Pan-conserved segment tags identify ultra-conserved sequences across assemblies in the human pangenome

Abstract

The human pangenome, a new reference sequence, addresses many limitations of the current GRCh38 reference. The first release is based on 94 high-quality haploid assemblies from individuals with diverse backgrounds. We employed a k-mer indexing strategy for comparative analysis across multiple assemblies, including the pangenome reference, GRCh38, and CHM13, a telomere-to-telomere reference assembly. Our k-mer indexing approach enabled us to identify a valuable collection of universally conserved sequences across all assemblies, referred to as "pan-conserved segment tags" (PSTs). By examining intervals between these segments, we discerned highly conserved genomic segments and those with structurally related polymorphisms. We found 60,764 polymorphic intervals with unique geo-ethnic features in the pangenome reference. In this study, we utilized ultra-conserved sequences (PSTs) to forge a link between human pangenome assemblies and reference genomes. This methodology enables the examination of any sequence of interest within the pangenome, using the reference genome as a comparative framework.

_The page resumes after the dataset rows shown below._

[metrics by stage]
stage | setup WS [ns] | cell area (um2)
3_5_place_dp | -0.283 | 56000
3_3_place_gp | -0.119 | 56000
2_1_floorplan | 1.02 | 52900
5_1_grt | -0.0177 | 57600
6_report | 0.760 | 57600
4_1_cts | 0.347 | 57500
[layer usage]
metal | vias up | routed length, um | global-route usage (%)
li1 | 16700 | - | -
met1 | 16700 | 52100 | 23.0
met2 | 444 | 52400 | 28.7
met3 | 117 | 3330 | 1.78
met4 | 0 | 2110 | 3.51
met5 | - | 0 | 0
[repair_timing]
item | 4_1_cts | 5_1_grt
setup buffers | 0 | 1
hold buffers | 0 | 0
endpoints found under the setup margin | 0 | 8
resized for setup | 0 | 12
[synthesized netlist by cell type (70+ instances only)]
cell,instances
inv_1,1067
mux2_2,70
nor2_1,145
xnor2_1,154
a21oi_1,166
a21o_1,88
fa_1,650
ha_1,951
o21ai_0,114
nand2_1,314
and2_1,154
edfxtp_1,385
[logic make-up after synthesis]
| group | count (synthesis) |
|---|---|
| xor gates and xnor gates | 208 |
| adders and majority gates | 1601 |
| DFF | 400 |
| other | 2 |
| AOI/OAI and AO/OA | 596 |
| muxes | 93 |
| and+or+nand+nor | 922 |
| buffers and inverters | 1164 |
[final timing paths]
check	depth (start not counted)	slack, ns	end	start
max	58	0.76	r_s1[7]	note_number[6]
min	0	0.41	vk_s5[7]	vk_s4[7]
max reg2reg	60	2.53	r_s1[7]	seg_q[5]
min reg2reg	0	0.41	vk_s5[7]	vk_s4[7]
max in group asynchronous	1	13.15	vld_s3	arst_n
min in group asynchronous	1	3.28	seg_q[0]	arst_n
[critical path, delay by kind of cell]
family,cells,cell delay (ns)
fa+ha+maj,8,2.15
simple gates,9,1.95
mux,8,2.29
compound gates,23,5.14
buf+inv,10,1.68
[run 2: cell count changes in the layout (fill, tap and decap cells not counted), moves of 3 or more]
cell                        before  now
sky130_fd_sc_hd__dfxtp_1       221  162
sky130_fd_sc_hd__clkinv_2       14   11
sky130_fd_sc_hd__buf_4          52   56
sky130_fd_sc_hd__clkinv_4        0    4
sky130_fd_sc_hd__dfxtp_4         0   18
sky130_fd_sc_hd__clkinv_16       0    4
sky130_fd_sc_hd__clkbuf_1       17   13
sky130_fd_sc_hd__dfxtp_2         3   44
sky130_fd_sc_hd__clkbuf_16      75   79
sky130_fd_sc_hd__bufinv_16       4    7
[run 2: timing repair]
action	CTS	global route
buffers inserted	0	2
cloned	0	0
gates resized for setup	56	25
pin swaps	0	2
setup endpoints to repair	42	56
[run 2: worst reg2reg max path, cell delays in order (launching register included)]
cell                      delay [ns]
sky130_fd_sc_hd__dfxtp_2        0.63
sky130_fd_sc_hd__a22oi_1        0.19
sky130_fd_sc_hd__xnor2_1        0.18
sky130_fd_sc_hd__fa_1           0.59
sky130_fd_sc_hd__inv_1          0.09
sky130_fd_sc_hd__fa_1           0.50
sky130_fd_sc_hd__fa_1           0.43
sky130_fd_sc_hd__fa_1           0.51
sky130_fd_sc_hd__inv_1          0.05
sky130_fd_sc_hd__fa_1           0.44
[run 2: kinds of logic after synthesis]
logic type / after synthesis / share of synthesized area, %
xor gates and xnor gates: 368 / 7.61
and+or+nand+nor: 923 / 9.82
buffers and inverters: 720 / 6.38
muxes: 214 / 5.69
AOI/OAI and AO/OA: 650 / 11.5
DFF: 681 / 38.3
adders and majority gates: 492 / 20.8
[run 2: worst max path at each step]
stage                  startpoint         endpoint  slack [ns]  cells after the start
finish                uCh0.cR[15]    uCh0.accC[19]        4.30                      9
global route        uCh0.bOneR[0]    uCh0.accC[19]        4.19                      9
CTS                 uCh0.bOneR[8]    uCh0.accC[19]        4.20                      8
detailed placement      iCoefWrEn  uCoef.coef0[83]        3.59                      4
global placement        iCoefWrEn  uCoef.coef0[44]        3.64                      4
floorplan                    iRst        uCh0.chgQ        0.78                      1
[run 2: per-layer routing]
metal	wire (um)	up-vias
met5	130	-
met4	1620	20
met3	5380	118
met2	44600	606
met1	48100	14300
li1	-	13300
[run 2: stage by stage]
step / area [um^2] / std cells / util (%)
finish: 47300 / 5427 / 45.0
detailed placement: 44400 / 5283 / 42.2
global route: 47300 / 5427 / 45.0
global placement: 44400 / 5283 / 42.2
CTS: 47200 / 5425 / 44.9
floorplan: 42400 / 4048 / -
This design comes from an exercise in tuning for small area on the open sky130 flow, not from production work.
Only simulation tests tie the RTL to the original design; equivalence was not proved.
Power and IR drop assume default switching activity.

main:
// ecg_r_peak_heart_rate
module ecg_r_peak_heart_rate (
  input  logic        clk,
  input  logic        rst,
  input  logic        sample_valid,
  output logic        sample_stall,
  input  logic [11:0] adc_sample,
  output logic        result_valid,
  input  logic        result_stall,
  output logic [11:0] filtered_sample,
  output logic        peak_flag,
  output logic        rate_updated,
  output logic [7:0]  heart_rate,
  input  logic        cfg_valid,
  output logic        cfg_ready,
  input  logic [2:0]  cfg_index,
  input  logic [15:0] cfg_data
);
==> flow/config.mk <==
export PLATFORM = sky130hd
export DESIGN_NAME = ecg_r_peak_heart_rate
export DESIGN_NICKNAME = ecg_r_peak_heart_rate
export VERILOG_FILES = /design/flow/design.v
export SDC_FILE = /design/flow/constraint.sdc
export NUM_CORES = 4
export LEC_CHECK = 0
export ABC_AREA = 1
export CAP_MARGIN = 20
export CORE_MARGIN = 2
export CORE_UTILIZATION = 60
export SLEW_MARGIN = 20
==> flow/constraint.sdc <==
create_clock -name core_clock -period 10.0 [get_ports {clk}]
set_input_delay 2.0000 -clock core_clock [delete_from_list [all_inputs] [get_ports {clk}]]
set_output_delay 2.0000 -clock core_clock [all_outputs]
set_load 0.01 [all_outputs]
standard.sh (not shown) runs the stock make flow with config.mk's settings and CLKGATE_MAP_FILE= SYNTH_SCRIPT=/design/flow/synth_recipe.tcl, a recipe that flattens the netlist after the stock synthesis.
==> flow/flow/run.sh <==
#!/bin/bash
# The standard layout (standard.sh) with these changes:
#  - synthesis maps the logic with an area-only ABC script (flow/area.abc) instead of ORFS's
#    abc_area.script; everything else in synthesis, the registers included, is unchanged;
#  - ports are buffered with the smallest buffer (buf_1);
#  - the clock tree is built from clkbuf_4 without dummy loads.
# Logs: own_synth.log is not separate; make's whole output goes to standard.log and ORFS
# writes each step's log under orfs/logs/.
set -euo pipefail
HERE=$(pwd)
{
  printf '%s\n' 'proc abc {args} {'
  printf '%s\n' '  set i [lsearch -exact $args -script]'
  printf '%s\n' '  if {$i >= 0} { lset args [expr {$i + 1}] $::env(OWN_ABC_SCRIPT) }'
  printf '%s\n' '  yosys abc {*}$args'
  printf '%s\n' '}'
  cat synth_recipe.tcl
} > own_synth.tcl
sed -E "s#SYNTH_SCRIPT=[^ ]+#SYNTH_SCRIPT=$HERE/own_synth.tcl#" standard.sh > own_standard.sh
export OWN_ABC_SCRIPT="$HERE/flow/area.abc"
export BUFFER_PORTS_ARGS="-buffer_cell sky130_fd_sc_hd__buf_1"
export CTS_ARGS="-sink_clustering_enable -repair_clock_nets -dont_use_dummy_load -buf_list sky130_fd_sc_hd__clkbuf_4 -sink_clustering_size 10 -sink_clustering_max_diameter 50"
bash own_standard.sh > standard.log 2>&1
==> flow/flow/area.abc <==
strash
dc2
dch -f
amap
topo
Input-level comparison between the feature branch and main:
diff --git a/flow/design.v b/flow/design.v
--- a/flow/design.v
+++ b/flow/design.v
@@ -127,21 +127,21 @@
   logic        t30_w, t30_d, t31_d, t21_w, t21_d;
   assign t0 = t[0];
   logic [31:0] g;
   logic        g0, g_d, g15_w;
   assign g0 = g[0];
   logic h0q, h1q, h2q, h3q;
   logic h0d, h1d, h2d, h3d;
   logic [7:0] p;
   logic up;                     
   logic seen;
-  logic [2:0] fill;             
+  logic [2:0] fill;
   logic pk, upd, rv;
   logic [7:0] held;
   logic fa, fb, fcin, fsum, fcout;
   always_comb begin
     fa   = (pc == 4'd0) ? s0 : t0;
     fb   = opbit ? xbit : s0;
     if (ph == 5'd28) begin
       fa = 1'b0;
       fb = 1'b0;
     end
@@ -228,39 +228,38 @@
     bbin = (j == 4'd0) ? 1'b0 : p[0];
     ybit = sbit ^ rj ^ bbin;
     qpv  = (j == 4'd0) ? 1'b0 : p[1];
     c3in = (j == 4'd0) ? 1'b0 : p[2];
     qj   = ybit ^ qpv ^ c3in;
     bb_n = (~sbit & (rj | bbin)) | (rj & bbin);
     c3_n = (qj & qpv) | (qj & c3in) | (qpv & c3in);
   end
   logic held_en, held_in, win0, win1, win2;
   assign win0 = !j[3];
-  assign win1 = !j[3] || (j[2:0] == 3'd0);
-  assign win2 = !j[3] || (j[2:1] == 2'd0);
+  assign win1 = (j[3:1] != 3'd0 || j[0]) && (j[3:1] == 3'd0 || !j[3] || j[2:0] == 3'd0);
+  assign win2 = (j[3:1] != 3'd0) && (!j[3] || j[2:1] == 2'd0);
   always_comb begin
     held_en = 1'b0;
     held_in = 1'b0;
     if (is_init) begin
       held_en = ph[4] && win0;
     end else if (is_avg && ph[4]) begin
       held_in = sbit;
-      if (fill[2] && fill[0]) begin          
-        held_en = win0;
-        held_in = qj;
-      end else if (fill[2]) begin            
-        held_en = win2;
-      end else if (fill[1]) begin            
-        held_en = win1;
-      end else begin                         
-        held_en = win0;
-      end
+      unique case (fill)
+        3'd2:    held_en = win1;
+        3'd3: begin
+          held_en = win0;
+          held_in = qj;
+        end
+        3'd4:    held_en = win2;
+        default: held_en = win0;
+      endcase
     end
   end
   logic peak, div_go;
   assign peak   = gr_n & up & p[5] & p[6];
   assign div_go = peak & seen & nz_n;
   always_ff @(posedge clk) begin
     if (rst) begin
       mode <= ecgr_pkg::M_INIT;
       pc   <= '0;
     end else if (last) begin
@@ -295,21 +294,21 @@
       seen <= 1'b0;
       fill <= '0;
       rv   <= 1'b0;
       pk   <= 1'b0;
     end else begin
       if (f10 && last) begin
         up <= p[4];
         pk <= peak;
         if (peak) seen <= 1'b1;
       end
-      if (is_hupd && last) fill <= {fill[1], fill[0] | fill[2], ~fill[1] | ~fill[2]} & {3{~(fill[2] & ~fill[0])}} | {fill[2] & ~fill[0], fill[2] & ~fill[0], 1'b0};
+      if (is_hupd && last && fill != 3'd4) fill <= fill + 1'b1;
       if (last && ((f10 && !div_go) || (d15 && !in_range) || is_avg)) rv <= 1'b1;
       else if (!result_stall) rv <= 1'b0;
     end
   end
   assign result_valid = rv;
   always_ff @(posedge clk) begin
     if (f10 && last) upd <= 1'b0;
     if (d15 && last) upd <= in_range;
   end
   assign peak_flag    = pk;
Notes after the runs:
- The total power was comparable across main and the feature branch.
- Estimated wirelength of the detail-placed design (the feature branch over main): decrease, about 0.32%
- Per the comparison of the feature branch with main, via count higher, overall die height higher, design area higher.
- Row net total in the final layout: the feature branch higher / main lower
- First-iteration DRC count sits lower in the feature branch than in main.
- Compared with main, the feature branch shows a higher horizontal extent of the die.
- The feature branch reports a lower complex-gate fraction of the synthesized area than main does.
- In the feature branch, sequential share of layout area is lower than in main.
- Status: gate count after technology mapping parity (the feature branch, main)
- NOTE: synthesized area per cell in the feature branch exceeds that of main
- Looking at data arrival time of the critical path, the feature branch sits 2170 ps above main.

## port drivers added, routing unchanged
In the flow no input, the clock included, has a driving cell. The finished layouts below were timed again as built, in two steps. Step 1 assumes that a clkbuf_16 drives the clock port and a buf_2 every other input. Step 2 times the ports against the registers' clock, not the clock port: input delays grow and output delays shrink by t, the midpoint of the rising clock arrivals with the driver on. Slacks: ideal / step 1 / step 2; pairs: ideal / step 1.
run	shift t [ns]	setup slack, ns	latest minus earliest clock arrival (ns)	worst register clock-pin slew, ns
main	0.641	4.611 / 4.575 / 4.869	0.052 / 0.052	0.11 / 0.11
the feature branch	0.611	4.706 / 4.706 / 4.706	0.076 / 0.077	0.11 / 0.11
After both steps every run listed still meets setup and hold.
What follows belongs to an exercise in optimizing a design on an open flow for small area and a short achievable clock period; a production flow would make more cautious choices.
Power is estimated from default activity; no workload was simulated.

## rev 12
// qu_front_end
module qu_front_end (
    input  logic                          clk,
    input  logic                          rst_n,
    input  logic                          redirect,
    input  logic [qu_pkg::pc_w-1:0]       redirect_pc,
    output logic [qu_pkg::pc_w-1:0]       imem_addr,
    input  logic [qu_pkg::instr_w-1:0]    imem_data,
    output logic [qu_pkg::preg_w-1:0]     rf_rd1_addr,
    output logic [qu_pkg::preg_w-1:0]     rf_rd2_addr,
    input  logic [qu_pkg::instr_w-1:0]    rf_rd1_data,
    input  logic [qu_pkg::instr_w-1:0]    rf_rd2_data,
    input  logic                          wb_valid,
    input  logic [qu_pkg::preg_w-1:0]     wb_preg,
    input  logic                          free_valid,
    input  logic [qu_pkg::preg_w-1:0]     free_preg,
    input  logic                          rs_credit,
    output logic                          rs_valid,
    output logic [qu_pkg::rs_entry_w-1:0] rs_entry
);
Size in the first run: about 1100 flip-flops.
export LEC_CHECK = 0
export CAP_MARGIN = 20
export CORE_MARGIN = 2
export CORE_UTILIZATION = 58
export CTS_CLUSTER_DIAMETER = 100
export CTS_CLUSTER_SIZE = 22
export SETUP_SLACK_MARGIN = 2.6
export SLEW_MARGIN = 20
export BUFFER_PORTS_ARGS = -inputs -buffer_cell sky130_fd_sc_hd__buf_1
export PRE_GLOBAL_PLACE_TCL = /design/flow/flow/pre_gpl.tcl
create_clock -name core_clock -period 5.0 [get_ports {clk}]
standard.sh (not shown) runs the stock make flow with config.mk's settings and CLKGATE_MAP_FILE= SYNTH_SCRIPT=/design/flow/synth_recipe.tcl, a recipe that flattens the netlist after the stock synthesis.
==> flow/flow/run.sh <==
#!/bin/bash
# Standard layout, with the port buffers chosen here: buf_1 on inputs and
# buf_2 on outputs, instead of the cell that buffer_ports picks by default.
set -euo pipefail
here=$(pwd)
cat > "$here/flow/pre_gpl.tcl" <<'TCL'
buffer_ports -outputs -buffer_cell sky130_fd_sc_hd__buf_2
TCL
cat >> config.mk <<EOC
export BUFFER_PORTS_ARGS = -inputs -buffer_cell sky130_fd_sc_hd__buf_1
export PRE_GLOBAL_PLACE_TCL = $here/flow/pre_gpl.tcl
EOC
bash standard.sh > standard_flow.log 2>&1
==> flow/flow/pre_gpl.tcl <==
buffer_ports -outputs -buffer_cell sky130_fd_sc_hd__buf_2
Modified inputs, rev 13 compared to rev 12
--- a/flow/design.v
+++ b/flow/design.v
@@ -145,19 +145,21 @@
         end
     end
     logic h_load;
     logic b_push;
     logic b_pop;
     assign h_load = take || d_empty;
     assign b_push = d_push && !d_empty && !(take && d_one);
     assign b_pop = take && d_many;
     always_ff @(posedge clk) begin
-        h_f <= h_f_nx;
+        if (h_load) begin
+            h_f <= h_next;
+        end
         for (int i = 0; i < 3; i++) begin
             if (d_fill && b_wp[i]) begin
                 b_f[i] <= d_in_f;
             end
         end
     end
     logic [1:0]  h_kind;
     logic [4:0]  h_rd;
     logic [4:0]  h_rs1;
@@ -234,24 +236,24 @@
         end else begin
             byp_rs1 <= take && (h_next[9:5] == h_rd);
             byp_rs2 <= take && (h_next[14:10] == h_rd);
         end
     end
     logic [31:1] h_rs1_oh;
     logic [31:1] h_rs2_oh;
     logic [5:0]  rat_rs1;
     logic [5:0]  rat_rs2;
-    logic [16:0] h_f_nx;
-    assign h_f_nx = h_load ? h_next : h_f;
     always_ff @(posedge clk) begin
-        for (int i = 1; i < 32; i++) begin
-            h_rs1_oh[i] <= (h_f_nx[9:5] == 5'(i));
-            h_rs2_oh[i] <= (h_f_nx[14:10] == 5'(i));
+        if (h_load) begin
+            for (int i = 1; i < 32; i++) begin
+                h_rs1_oh[i] <= (h_next[9:5] == 5'(i));
+                h_rs2_oh[i] <= (h_next[14:10] == 5'(i));
+            end
         end
     end
     always_comb begin
         rat_rs1 = '0;
         rat_rs2 = '0;
         for (int i = 1; i < 32; i++) begin
             rat_rs1 = rat_rs1 | ({6{h_rs1_oh[i]}} & rat[i]);
             rat_rs2 = rat_rs2 | ({6{h_rs2_oh[i]}} & rat[i]);
         end
==> run notes <==
Rev 13 gives more number of enable flip-flop cells after synthesis than rev 12 did. Source of the critical timing path = m_src2_p[0]$_SDFFCE_PP0N_: rev 12; source of the critical timing path = r_rdy1$_DFF_P_: rev 13. Rev 13 against rev 12: cell count went down by about 0.8%, routed wire length went up by 5100 um. Comparing rev 12 with rev 13, the via count came out essentially unchanged. End point of the critical path: rs_entry[43] -> rev 13, rf_rd2_addr[0] -> rev 12. From rev 12 to rev 13 the numbers moved as follows: internal power summed over all cells went up by about 5%; cell total after placement went down by 19; total non-filler cell area in the finished layout went up by 290 um^2; power went up by about 10%.
No run of this note included a check of the RTL's function; only the layout flow was run.

[what the ideal ports hide]
How much do the figures lean on ideal ports? The routed layouts below were timed once more, with nothing changed but the port constraints.
Step 1, drivers: a clkbuf_16 drives clk and a buf_2 each remaining input, both assumed.
Step 2, shift: input delay + t, output delay - t, t = (earliest + latest rising clock arrival at the registers) / 2. This alone moves slack from input paths to output paths.
a / b / c = ideal / step 1 / step 2; a / b = the first two.
run | t, ns | slack for setup (ns) | worst slew at a driven data input, ns
rev 12 | 0.725 | 2.498 / 2.432 / 1.983 | 0.08
rev 13 | 0.734 | 2.523 / 2.455 / 2.036 | 0.08
After both steps every run listed still meets setup and hold. For rev 12, which loses most, drivers alone change the setup slack by -0.066 ns; drivers and shift together by -0.515 ns.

Keywords: k-mer; pan-conserved segment; pangenome; reference genome; structural polymorphism; structural variations.

Graphical abstract

Figure 1

Identification of pan-conserved segment tag in HPRC assemblies and their properties based on GRCh38 coordinates (A) We define PST as when the set of consecutive unique sequence is present in all assemblies. (B) The distribution of PSTs on GRCh38. The density of PSTs was calculated in 500 kb window; number of pan-conserved 31-mers/size of window. (C) The distribution of PSTs across the different types of genomics regions on chr20. Annotate genomic regions with N’s as N regions. (D) Change rate (%) in number of pan-conserved 31-mers in relation to number of included haploid assemblies.

Figure 2

Intervals between PSTs (A) The three types of interval lengths relative to the interval length on GRCh38: (1) no arrangement: interval length on an assembly is identical to the length on GRCh38; (2) insertion: interval length on an assembly is larger than the length on GRCh38; and (3) deletion: interval length on an assembly is less than the length on GRCh38. (B) Measuring length of intervals between adjacent pan-conserved sequence pair after sorting them by GRCh38 coordinates. A small number (<0.00001%) of tandem pairs of PSTs were on different contigs for a given haploid genome thanks to the high quality of HPRC assemblies (i.e., S₂ and S₃ in Assm1). (C) The distribution of polymorphic intervals with Shannon diversity index of the divergent lengths across assemblies. S_i indicates the i^th PST, while Assm stands for assembly.

Figure 3

Polymorphic intervals on chr18 (A) The locations of polymorphic intervals across chr18. Blue dots indicate the median of interval lengths, while gray dots indicate the interval length of an assembly. (B) A highly polymorphic interval, with a size of 4.67 kb as per GRCh38, exhibited 92 different lengths, resulting in a diversity index of 6.51. (C) Long polymorphic interval had the highest IQR of divergent length relative to the reference interval size of 47 kb. (D) A biallelic polymorphic interval with high frequency (0.457) has a binomial distribution of different lengths (658 bp deletion for 43 assemblies; no changes for 51 assemblies). The entire region of this interval is annotated as LINE by RepeatMasker. (E) Population-specific intervals with divergent lengths only for AFR and AMR. The interval at chr16:82,043,368–82,043,731 had a deletion of 322 bp on intron 1 of SD17B2. This deletion was present exclusively among the 25 AFR assemblies, where 12 of them were homozygous for 6 individuals.

Figure 4

The SV plots using 31-mers from polymorphic intervals (A) The scheme of plotting 31-mers from both reference and query assemblies to depict SVs. (B–G) Examples of different types of SVs are shown: (B) insertion, (C) deletion, (D) tandem duplication, (E) multiple duplications, (F) inversion, and (G) complex SVs.

Figure 5

Anatomy of complex SV We demonstrate that an SV plot displays the various components within a complex SV.